DATA FOR THIS TASK:
= = =

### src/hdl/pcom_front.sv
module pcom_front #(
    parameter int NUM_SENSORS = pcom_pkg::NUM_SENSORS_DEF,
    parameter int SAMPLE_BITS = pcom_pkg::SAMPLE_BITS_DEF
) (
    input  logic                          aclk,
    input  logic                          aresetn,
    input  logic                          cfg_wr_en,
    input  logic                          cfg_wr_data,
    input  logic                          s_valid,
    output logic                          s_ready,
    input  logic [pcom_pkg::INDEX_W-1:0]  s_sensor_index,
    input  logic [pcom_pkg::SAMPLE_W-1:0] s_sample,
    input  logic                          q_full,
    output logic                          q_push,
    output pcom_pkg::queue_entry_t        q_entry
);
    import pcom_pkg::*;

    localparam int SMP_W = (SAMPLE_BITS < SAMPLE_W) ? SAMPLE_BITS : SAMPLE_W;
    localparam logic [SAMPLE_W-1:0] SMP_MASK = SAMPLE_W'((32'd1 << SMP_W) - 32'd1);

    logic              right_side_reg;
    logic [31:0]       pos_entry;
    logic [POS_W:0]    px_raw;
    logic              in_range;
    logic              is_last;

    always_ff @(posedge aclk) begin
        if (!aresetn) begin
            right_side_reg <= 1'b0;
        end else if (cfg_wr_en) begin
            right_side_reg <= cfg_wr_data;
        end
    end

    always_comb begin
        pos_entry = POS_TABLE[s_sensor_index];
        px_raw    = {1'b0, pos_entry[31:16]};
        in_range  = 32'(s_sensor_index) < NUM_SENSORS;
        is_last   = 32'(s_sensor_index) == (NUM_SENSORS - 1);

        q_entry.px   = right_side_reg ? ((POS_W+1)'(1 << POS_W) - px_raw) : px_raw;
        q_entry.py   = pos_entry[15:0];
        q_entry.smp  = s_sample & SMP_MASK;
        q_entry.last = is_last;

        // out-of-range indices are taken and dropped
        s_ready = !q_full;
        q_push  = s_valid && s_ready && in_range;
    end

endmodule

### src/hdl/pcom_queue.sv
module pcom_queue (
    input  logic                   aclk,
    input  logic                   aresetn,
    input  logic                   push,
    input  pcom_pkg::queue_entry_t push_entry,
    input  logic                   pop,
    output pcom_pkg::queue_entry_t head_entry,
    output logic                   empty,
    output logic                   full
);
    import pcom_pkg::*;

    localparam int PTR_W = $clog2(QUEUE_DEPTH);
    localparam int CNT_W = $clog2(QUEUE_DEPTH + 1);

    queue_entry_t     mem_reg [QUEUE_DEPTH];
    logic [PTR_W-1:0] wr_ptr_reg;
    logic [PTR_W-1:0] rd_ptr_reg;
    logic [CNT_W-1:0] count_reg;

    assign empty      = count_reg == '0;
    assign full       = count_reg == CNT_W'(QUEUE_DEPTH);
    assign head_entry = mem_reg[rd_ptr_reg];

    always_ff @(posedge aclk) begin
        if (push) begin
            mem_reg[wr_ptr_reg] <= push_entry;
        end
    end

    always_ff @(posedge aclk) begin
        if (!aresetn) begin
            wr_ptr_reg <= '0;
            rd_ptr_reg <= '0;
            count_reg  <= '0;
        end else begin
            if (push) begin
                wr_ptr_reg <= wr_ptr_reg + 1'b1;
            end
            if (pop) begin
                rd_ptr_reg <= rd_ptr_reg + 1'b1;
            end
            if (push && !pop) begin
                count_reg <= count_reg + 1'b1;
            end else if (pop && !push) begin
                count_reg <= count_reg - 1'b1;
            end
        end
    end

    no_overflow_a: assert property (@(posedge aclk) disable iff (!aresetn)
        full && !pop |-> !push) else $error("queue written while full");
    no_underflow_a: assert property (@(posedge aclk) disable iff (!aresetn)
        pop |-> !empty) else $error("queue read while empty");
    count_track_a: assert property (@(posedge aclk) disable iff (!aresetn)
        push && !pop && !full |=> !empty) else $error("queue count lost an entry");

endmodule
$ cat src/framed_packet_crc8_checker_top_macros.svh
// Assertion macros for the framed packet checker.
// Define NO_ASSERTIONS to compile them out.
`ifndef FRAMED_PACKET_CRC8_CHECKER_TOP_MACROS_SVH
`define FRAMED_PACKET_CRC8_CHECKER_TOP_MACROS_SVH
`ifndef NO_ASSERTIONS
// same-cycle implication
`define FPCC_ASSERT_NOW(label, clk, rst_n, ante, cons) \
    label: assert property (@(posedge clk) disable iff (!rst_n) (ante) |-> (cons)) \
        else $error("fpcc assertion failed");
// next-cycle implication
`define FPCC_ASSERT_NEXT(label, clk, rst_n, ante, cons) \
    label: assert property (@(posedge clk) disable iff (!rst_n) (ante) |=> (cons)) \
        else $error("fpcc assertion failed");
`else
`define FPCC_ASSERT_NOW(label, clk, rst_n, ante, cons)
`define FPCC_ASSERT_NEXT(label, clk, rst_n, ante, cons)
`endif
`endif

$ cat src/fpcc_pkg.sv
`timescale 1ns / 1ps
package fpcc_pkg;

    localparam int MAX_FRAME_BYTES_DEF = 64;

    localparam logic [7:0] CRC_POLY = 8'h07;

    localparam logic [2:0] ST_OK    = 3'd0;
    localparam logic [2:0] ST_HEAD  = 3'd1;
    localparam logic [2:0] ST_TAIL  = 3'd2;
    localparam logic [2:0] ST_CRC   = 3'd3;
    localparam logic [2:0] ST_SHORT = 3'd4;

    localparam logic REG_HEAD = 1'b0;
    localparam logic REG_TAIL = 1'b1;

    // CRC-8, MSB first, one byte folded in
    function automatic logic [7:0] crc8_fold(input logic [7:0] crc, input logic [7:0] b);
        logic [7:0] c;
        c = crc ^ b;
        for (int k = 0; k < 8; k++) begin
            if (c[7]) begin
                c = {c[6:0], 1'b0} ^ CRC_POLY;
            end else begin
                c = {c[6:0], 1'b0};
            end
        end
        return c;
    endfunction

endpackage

= = =

PROBLEM TO WORK ON:
For the lines above, output exactly those from the line containing "count_reg == CNT_W'(QUEUE_DEPTH);" through the line containing "end else if (pop && !push) begin", and skip the others.

RESULT OF THE EXERCISE:
    assign full       = count_reg == CNT_W'(QUEUE_DEPTH);
    assign head_entry = mem_reg[rd_ptr_reg];

    always_ff @(posedge aclk) begin
        if (push) begin
            mem_reg[wr_ptr_reg] <= push_entry;
        end
    end

    always_ff @(posedge aclk) begin
        if (!aresetn) begin
            wr_ptr_reg <= '0;
            rd_ptr_reg <= '0;
            count_reg  <= '0;
        end else begin
            if (push) begin
                wr_ptr_reg <= wr_ptr_reg + 1'b1;
            end
            if (pop) begin
                rd_ptr_reg <= rd_ptr_reg + 1'b1;
            end
            if (push && !pop) begin
                count_reg <= count_reg + 1'b1;
            end else if (pop && !push) begin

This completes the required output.